• THE TASK
On how many lines of the data below does the word "inverters" appear? Reply with the number only.

• RECORDS FOR THE EXERCISE

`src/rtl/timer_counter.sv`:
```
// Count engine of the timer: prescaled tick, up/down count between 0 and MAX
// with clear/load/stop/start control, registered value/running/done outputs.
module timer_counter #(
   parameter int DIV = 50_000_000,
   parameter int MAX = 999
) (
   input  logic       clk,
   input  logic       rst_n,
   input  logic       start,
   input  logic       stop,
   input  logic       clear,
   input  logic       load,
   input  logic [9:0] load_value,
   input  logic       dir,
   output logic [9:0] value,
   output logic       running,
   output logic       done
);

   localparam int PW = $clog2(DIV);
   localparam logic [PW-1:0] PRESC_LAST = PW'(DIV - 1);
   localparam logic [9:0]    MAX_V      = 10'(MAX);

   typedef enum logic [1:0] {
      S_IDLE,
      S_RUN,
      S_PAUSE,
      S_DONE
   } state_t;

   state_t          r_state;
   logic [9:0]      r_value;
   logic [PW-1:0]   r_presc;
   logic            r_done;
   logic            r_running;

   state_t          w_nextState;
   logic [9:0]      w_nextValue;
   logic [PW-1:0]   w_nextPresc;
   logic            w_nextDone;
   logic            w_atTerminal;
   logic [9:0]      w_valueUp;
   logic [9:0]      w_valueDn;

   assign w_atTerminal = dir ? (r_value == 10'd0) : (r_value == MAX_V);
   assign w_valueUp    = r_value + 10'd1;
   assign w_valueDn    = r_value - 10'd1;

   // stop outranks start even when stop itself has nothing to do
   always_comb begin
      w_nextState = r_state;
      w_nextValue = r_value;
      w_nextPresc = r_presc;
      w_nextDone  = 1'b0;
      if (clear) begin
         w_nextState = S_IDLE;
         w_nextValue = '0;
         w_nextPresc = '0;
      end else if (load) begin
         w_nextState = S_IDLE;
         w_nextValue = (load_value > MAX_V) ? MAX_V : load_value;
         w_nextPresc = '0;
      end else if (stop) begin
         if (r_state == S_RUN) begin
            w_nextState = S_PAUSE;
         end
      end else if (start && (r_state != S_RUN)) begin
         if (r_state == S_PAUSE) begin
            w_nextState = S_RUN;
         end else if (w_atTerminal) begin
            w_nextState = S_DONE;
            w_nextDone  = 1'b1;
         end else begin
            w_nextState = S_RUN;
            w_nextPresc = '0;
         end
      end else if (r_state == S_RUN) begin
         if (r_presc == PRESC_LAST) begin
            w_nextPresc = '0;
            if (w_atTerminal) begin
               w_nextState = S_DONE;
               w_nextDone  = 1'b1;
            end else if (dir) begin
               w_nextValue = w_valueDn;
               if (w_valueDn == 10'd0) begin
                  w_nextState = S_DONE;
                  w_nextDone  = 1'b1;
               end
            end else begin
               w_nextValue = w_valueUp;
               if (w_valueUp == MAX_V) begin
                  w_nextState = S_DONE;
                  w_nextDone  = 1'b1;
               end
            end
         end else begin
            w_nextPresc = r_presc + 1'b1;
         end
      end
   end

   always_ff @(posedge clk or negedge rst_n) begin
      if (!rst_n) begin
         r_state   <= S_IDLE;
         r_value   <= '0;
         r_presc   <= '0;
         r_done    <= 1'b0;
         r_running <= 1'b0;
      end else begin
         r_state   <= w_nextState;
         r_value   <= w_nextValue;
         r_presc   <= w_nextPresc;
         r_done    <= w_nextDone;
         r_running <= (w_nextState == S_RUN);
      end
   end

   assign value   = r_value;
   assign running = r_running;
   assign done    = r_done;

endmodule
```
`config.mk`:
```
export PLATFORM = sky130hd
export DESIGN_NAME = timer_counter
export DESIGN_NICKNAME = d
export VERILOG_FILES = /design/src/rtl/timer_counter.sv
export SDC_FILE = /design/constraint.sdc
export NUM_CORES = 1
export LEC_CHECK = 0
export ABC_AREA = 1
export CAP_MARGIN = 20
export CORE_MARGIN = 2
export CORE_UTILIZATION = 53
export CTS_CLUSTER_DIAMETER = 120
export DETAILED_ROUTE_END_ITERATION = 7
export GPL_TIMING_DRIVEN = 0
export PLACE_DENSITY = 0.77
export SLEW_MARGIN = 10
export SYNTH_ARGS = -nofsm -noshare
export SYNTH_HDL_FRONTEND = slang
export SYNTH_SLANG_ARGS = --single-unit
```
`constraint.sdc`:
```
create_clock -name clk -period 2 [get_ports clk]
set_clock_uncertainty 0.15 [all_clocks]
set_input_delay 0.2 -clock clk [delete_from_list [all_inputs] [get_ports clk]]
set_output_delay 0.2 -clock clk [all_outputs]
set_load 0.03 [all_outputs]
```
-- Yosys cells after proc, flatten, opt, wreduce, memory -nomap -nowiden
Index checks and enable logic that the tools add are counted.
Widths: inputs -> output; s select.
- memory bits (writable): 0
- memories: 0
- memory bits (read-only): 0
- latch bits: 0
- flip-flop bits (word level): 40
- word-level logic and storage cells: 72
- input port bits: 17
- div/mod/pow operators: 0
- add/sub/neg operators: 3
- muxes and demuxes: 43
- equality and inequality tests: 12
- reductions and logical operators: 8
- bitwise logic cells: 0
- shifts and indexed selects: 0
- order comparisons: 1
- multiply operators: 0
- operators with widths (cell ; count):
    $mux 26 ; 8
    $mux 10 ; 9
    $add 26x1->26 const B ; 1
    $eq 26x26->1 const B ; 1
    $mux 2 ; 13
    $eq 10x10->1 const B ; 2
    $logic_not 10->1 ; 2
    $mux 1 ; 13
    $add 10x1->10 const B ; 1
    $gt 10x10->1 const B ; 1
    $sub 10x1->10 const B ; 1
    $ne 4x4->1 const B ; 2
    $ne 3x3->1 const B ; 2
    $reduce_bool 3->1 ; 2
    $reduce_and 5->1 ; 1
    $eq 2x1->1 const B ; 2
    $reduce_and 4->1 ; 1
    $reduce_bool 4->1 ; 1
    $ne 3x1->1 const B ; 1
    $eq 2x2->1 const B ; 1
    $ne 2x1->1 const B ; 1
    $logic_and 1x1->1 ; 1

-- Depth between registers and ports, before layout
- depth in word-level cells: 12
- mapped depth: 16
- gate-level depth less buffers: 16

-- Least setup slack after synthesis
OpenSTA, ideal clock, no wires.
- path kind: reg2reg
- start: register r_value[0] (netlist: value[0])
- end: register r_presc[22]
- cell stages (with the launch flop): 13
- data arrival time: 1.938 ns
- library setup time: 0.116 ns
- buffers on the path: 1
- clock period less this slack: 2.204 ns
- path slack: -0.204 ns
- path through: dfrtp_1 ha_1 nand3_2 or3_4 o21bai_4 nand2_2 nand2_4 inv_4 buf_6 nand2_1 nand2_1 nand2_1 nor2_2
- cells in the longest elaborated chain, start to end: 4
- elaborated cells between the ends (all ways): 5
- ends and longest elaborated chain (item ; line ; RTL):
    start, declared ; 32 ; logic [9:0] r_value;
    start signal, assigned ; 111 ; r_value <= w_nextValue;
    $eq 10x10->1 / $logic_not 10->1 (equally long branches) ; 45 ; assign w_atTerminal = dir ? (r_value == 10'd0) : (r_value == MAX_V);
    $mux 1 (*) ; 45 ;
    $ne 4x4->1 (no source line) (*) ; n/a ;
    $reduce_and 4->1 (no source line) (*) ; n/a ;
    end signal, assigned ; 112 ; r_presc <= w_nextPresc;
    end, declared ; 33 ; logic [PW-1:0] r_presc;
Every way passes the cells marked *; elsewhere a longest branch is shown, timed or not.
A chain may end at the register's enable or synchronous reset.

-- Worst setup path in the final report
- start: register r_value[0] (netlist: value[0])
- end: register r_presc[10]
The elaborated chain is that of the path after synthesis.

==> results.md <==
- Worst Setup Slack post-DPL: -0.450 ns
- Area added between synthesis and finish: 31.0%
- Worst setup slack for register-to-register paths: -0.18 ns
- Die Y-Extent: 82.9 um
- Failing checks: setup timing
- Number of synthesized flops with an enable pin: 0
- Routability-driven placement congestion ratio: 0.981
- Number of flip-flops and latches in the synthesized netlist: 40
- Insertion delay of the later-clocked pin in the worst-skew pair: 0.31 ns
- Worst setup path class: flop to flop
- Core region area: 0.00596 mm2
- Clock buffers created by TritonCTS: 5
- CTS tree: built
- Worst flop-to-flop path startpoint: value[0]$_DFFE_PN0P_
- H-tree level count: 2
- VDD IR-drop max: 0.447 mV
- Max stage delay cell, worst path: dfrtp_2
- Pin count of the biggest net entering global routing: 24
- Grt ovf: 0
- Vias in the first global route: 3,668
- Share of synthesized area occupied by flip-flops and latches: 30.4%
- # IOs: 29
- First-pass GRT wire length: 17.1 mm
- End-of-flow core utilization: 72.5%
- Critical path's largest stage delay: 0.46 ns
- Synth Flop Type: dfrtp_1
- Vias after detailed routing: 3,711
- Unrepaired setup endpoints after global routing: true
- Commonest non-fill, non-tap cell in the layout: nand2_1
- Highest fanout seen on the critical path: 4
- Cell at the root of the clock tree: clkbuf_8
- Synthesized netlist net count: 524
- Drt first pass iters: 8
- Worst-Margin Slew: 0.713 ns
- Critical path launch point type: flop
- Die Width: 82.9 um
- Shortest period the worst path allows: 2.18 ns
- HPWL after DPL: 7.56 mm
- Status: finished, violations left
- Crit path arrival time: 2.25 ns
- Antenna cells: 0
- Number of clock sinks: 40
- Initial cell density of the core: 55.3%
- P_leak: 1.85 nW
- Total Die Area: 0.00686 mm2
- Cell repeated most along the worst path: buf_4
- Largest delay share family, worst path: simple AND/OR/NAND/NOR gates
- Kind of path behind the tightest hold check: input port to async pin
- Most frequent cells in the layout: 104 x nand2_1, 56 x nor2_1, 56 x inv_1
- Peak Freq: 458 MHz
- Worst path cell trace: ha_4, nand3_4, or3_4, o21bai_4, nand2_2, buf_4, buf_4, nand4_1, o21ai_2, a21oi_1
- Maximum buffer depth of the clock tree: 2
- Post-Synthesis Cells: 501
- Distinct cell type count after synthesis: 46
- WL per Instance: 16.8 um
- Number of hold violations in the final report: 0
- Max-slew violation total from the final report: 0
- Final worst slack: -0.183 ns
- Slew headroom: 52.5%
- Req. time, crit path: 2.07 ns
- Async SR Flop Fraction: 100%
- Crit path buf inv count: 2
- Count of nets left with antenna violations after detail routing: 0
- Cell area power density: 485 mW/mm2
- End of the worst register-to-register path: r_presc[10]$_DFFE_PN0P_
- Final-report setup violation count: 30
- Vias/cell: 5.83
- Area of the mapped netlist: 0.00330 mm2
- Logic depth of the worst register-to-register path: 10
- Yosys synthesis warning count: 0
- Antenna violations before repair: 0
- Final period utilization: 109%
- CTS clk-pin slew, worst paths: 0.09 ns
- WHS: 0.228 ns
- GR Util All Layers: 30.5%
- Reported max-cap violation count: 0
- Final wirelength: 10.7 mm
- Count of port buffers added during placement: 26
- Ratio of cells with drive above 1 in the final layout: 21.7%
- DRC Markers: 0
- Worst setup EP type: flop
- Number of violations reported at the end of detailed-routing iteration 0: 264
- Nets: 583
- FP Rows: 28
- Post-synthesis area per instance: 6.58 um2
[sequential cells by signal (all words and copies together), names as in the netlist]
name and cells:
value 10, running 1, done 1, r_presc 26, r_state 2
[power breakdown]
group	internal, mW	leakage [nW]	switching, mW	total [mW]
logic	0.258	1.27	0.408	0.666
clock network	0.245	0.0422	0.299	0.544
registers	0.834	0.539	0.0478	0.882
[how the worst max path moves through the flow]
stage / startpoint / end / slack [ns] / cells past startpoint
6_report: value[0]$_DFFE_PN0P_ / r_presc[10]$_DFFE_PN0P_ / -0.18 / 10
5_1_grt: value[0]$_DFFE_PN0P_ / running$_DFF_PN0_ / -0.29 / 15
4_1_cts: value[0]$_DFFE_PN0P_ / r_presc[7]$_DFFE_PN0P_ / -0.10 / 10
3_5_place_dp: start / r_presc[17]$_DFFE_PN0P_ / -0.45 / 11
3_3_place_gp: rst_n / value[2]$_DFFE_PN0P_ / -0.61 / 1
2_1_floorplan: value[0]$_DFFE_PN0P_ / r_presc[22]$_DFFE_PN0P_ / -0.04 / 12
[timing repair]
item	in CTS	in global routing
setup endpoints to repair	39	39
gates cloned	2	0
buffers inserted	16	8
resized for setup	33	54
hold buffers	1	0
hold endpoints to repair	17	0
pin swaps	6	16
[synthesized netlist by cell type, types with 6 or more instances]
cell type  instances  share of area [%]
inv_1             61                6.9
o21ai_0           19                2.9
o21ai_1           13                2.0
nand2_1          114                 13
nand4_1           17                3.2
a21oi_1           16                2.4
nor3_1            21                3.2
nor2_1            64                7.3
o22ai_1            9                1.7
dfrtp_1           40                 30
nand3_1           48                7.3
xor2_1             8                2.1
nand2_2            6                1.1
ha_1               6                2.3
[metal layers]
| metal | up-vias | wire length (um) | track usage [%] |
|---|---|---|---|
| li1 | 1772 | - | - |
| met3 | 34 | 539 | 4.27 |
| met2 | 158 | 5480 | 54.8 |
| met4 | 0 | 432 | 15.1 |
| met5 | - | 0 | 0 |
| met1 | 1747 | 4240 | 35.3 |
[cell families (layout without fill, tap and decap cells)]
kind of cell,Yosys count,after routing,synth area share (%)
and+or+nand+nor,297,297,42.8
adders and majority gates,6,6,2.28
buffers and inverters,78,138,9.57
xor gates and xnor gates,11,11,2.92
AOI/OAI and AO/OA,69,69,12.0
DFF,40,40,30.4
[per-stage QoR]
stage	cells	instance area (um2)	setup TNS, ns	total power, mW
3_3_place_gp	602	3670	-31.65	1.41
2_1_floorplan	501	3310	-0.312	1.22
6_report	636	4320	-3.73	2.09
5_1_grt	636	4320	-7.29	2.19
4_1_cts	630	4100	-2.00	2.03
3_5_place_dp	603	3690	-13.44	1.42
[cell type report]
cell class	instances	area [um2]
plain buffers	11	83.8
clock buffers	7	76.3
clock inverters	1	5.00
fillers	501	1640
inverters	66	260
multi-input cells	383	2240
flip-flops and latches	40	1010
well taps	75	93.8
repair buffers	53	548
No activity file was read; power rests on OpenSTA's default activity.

...

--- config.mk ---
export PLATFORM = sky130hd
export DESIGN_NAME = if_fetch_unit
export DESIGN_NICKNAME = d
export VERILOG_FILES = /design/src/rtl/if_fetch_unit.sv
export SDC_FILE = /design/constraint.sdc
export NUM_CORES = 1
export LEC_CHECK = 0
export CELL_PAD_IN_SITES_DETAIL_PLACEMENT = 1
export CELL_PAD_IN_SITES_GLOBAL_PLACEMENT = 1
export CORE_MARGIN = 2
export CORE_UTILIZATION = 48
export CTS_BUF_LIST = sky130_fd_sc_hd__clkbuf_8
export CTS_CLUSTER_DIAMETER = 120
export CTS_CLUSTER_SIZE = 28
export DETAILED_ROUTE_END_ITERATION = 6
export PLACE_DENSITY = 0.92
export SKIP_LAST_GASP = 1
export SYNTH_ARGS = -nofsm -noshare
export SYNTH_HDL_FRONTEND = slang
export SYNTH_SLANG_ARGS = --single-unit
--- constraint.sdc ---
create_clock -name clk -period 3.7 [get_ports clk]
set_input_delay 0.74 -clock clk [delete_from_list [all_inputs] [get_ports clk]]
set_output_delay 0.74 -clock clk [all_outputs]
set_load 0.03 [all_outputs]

• RESULT
3